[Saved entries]
-*-

<file path="src/rtl/pmu_pkg.sv">
// ----------------------------------------------------------------------------
// pmu_pkg
// Shared types and constants of the paged memory unit.
// ----------------------------------------------------------------------------
package pmu_pkg;

  localparam int SYSTEM_WORDS = 12288;
  localparam int PAGE_WORDS   = 64;
  localparam int PAGE_SLOTS   = 16;
  localparam int SYS_AW       = $clog2(SYSTEM_WORDS);
  localparam int OFF_W        = $clog2(PAGE_WORDS);
  localparam int SLOT_W       = $clog2(PAGE_SLOTS);
  localparam int PG_AW        = SLOT_W + OFF_W;
  localparam int PAGE_NUM_W   = 32 - OFF_W;
  localparam logic [31:0] SYS_LIMIT = 32'h0000_3000;

  localparam logic [1:0] FUNC_READ  = 2'd0;
  localparam logic [1:0] FUNC_WRITE = 2'd1;
  localparam logic [1:0] FUNC_ALLOC = 2'd2;

  localparam logic [2:0] ST_OK      = 3'd0;
  localparam logic [2:0] ST_DENIED  = 3'd1;
  localparam logic [2:0] ST_FAULT   = 3'd2;
  localparam logic [2:0] ST_IGNORED = 3'd3;
  localparam logic [2:0] ST_FULL    = 3'd4;

  typedef enum logic [2:0] {
    OP_NONE,
    OP_SYS_RD,
    OP_SYS_WR,
    OP_PG_RD,
    OP_PG_WR
  } op_kind_t;

  typedef struct packed {
    op_kind_t          kind;
    logic [SYS_AW-1:0] sys_addr;
    logic [PG_AW-1:0]  pg_addr;
    logic [31:0]       wdata;
    logic [2:0]        status;
  } op_t;

  typedef enum logic {
    BK_CLEAR,
    BK_RUN
  } back_state_t;

endpackage

</file>
<file path="src/rtl/pmu_queue.sv">
// ----------------------------------------------------------------------------
// pmu_queue
// Two-entry queue of decoded operations between front and back.
// ----------------------------------------------------------------------------
module pmu_queue (
  input  logic          clk,
  input  logic          rst_n,
  input  logic          push,
  input  pmu_pkg::op_t  push_op,
  input  logic          pop,
  output logic          not_empty,
  output pmu_pkg::op_t  head_op
);
  import pmu_pkg::*;

  op_t        ent_r [2];
  logic       rd_ptr_r, rd_ptr_nxt;
  logic       wr_ptr_r, wr_ptr_nxt;
  logic [1:0] count_r, count_nxt;

  always_comb begin
    rd_ptr_nxt = rd_ptr_r ^ pop;
    wr_ptr_nxt = wr_ptr_r ^ push;
    count_nxt  = count_r + {1'b0, push} - {1'b0, pop};
  end

  always_ff @(posedge clk) begin
    if (!rst_n) begin
      rd_ptr_r <= 1'b0;
      wr_ptr_r <= 1'b0;
      count_r  <= 2'd0;
    end else begin
      rd_ptr_r <= rd_ptr_nxt;
      wr_ptr_r <= wr_ptr_nxt;
      count_r  <= count_nxt;
    end
  end

  always_ff @(posedge clk) begin
    if (push) begin
      ent_r[wr_ptr_r] <= push_op;
    end
  end

  assign not_empty = (count_r != 2'd0);
  assign head_op   = ent_r[rd_ptr_r];

endmodule

</file>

-*-

-- Task requirements --
Make an exact copy of every record listed above.

-- Written solution --
<file path="src/rtl/pmu_pkg.sv">
// ----------------------------------------------------------------------------
// pmu_pkg
// Shared types and constants of the paged memory unit.
// ----------------------------------------------------------------------------
package pmu_pkg;

  localparam int SYSTEM_WORDS = 12288;
  localparam int PAGE_WORDS   = 64;
  localparam int PAGE_SLOTS   = 16;
  localparam int SYS_AW       = $clog2(SYSTEM_WORDS);
  localparam int OFF_W        = $clog2(PAGE_WORDS);
  localparam int SLOT_W       = $clog2(PAGE_SLOTS);
  localparam int PG_AW        = SLOT_W + OFF_W;
  localparam int PAGE_NUM_W   = 32 - OFF_W;
  localparam logic [31:0] SYS_LIMIT = 32'h0000_3000;

  localparam logic [1:0] FUNC_READ  = 2'd0;
  localparam logic [1:0] FUNC_WRITE = 2'd1;
  localparam logic [1:0] FUNC_ALLOC = 2'd2;

  localparam logic [2:0] ST_OK      = 3'd0;
  localparam logic [2:0] ST_DENIED  = 3'd1;
  localparam logic [2:0] ST_FAULT   = 3'd2;
  localparam logic [2:0] ST_IGNORED = 3'd3;
  localparam logic [2:0] ST_FULL    = 3'd4;

  typedef enum logic [2:0] {
    OP_NONE,
    OP_SYS_RD,
    OP_SYS_WR,
    OP_PG_RD,
    OP_PG_WR
  } op_kind_t;

  typedef struct packed {
    op_kind_t          kind;
    logic [SYS_AW-1:0] sys_addr;
    logic [PG_AW-1:0]  pg_addr;
    logic [31:0]       wdata;
    logic [2:0]        status;
  } op_t;

  typedef enum logic {
    BK_CLEAR,
    BK_RUN
  } back_state_t;

endpackage

</file>
<file path="src/rtl/pmu_queue.sv">
// ----------------------------------------------------------------------------
// pmu_queue
// Two-entry queue of decoded operations between front and back.
// ----------------------------------------------------------------------------
module pmu_queue (
  input  logic          clk,
  input  logic          rst_n,
  input  logic          push,
  input  pmu_pkg::op_t  push_op,
  input  logic          pop,
  output logic          not_empty,
  output pmu_pkg::op_t  head_op
);
  import pmu_pkg::*;

  op_t        ent_r [2];
  logic       rd_ptr_r, rd_ptr_nxt;
  logic       wr_ptr_r, wr_ptr_nxt;
  logic [1:0] count_r, count_nxt;

  always_comb begin
    rd_ptr_nxt = rd_ptr_r ^ pop;
    wr_ptr_nxt = wr_ptr_r ^ push;
    count_nxt  = count_r + {1'b0, push} - {1'b0, pop};
  end

  always_ff @(posedge clk) begin
    if (!rst_n) begin
      rd_ptr_r <= 1'b0;
      wr_ptr_r <= 1'b0;
      count_r  <= 2'd0;
    end else begin
      rd_ptr_r <= rd_ptr_nxt;
      wr_ptr_r <= wr_ptr_nxt;
      count_r  <= count_nxt;
    end
  end

  always_ff @(posedge clk) begin
    if (push) begin
      ent_r[wr_ptr_r] <= push_op;
    end
  end

  assign not_empty = (count_r != 2'd0);
  assign head_op   = ent_r[rd_ptr_r];

endmodule

</file>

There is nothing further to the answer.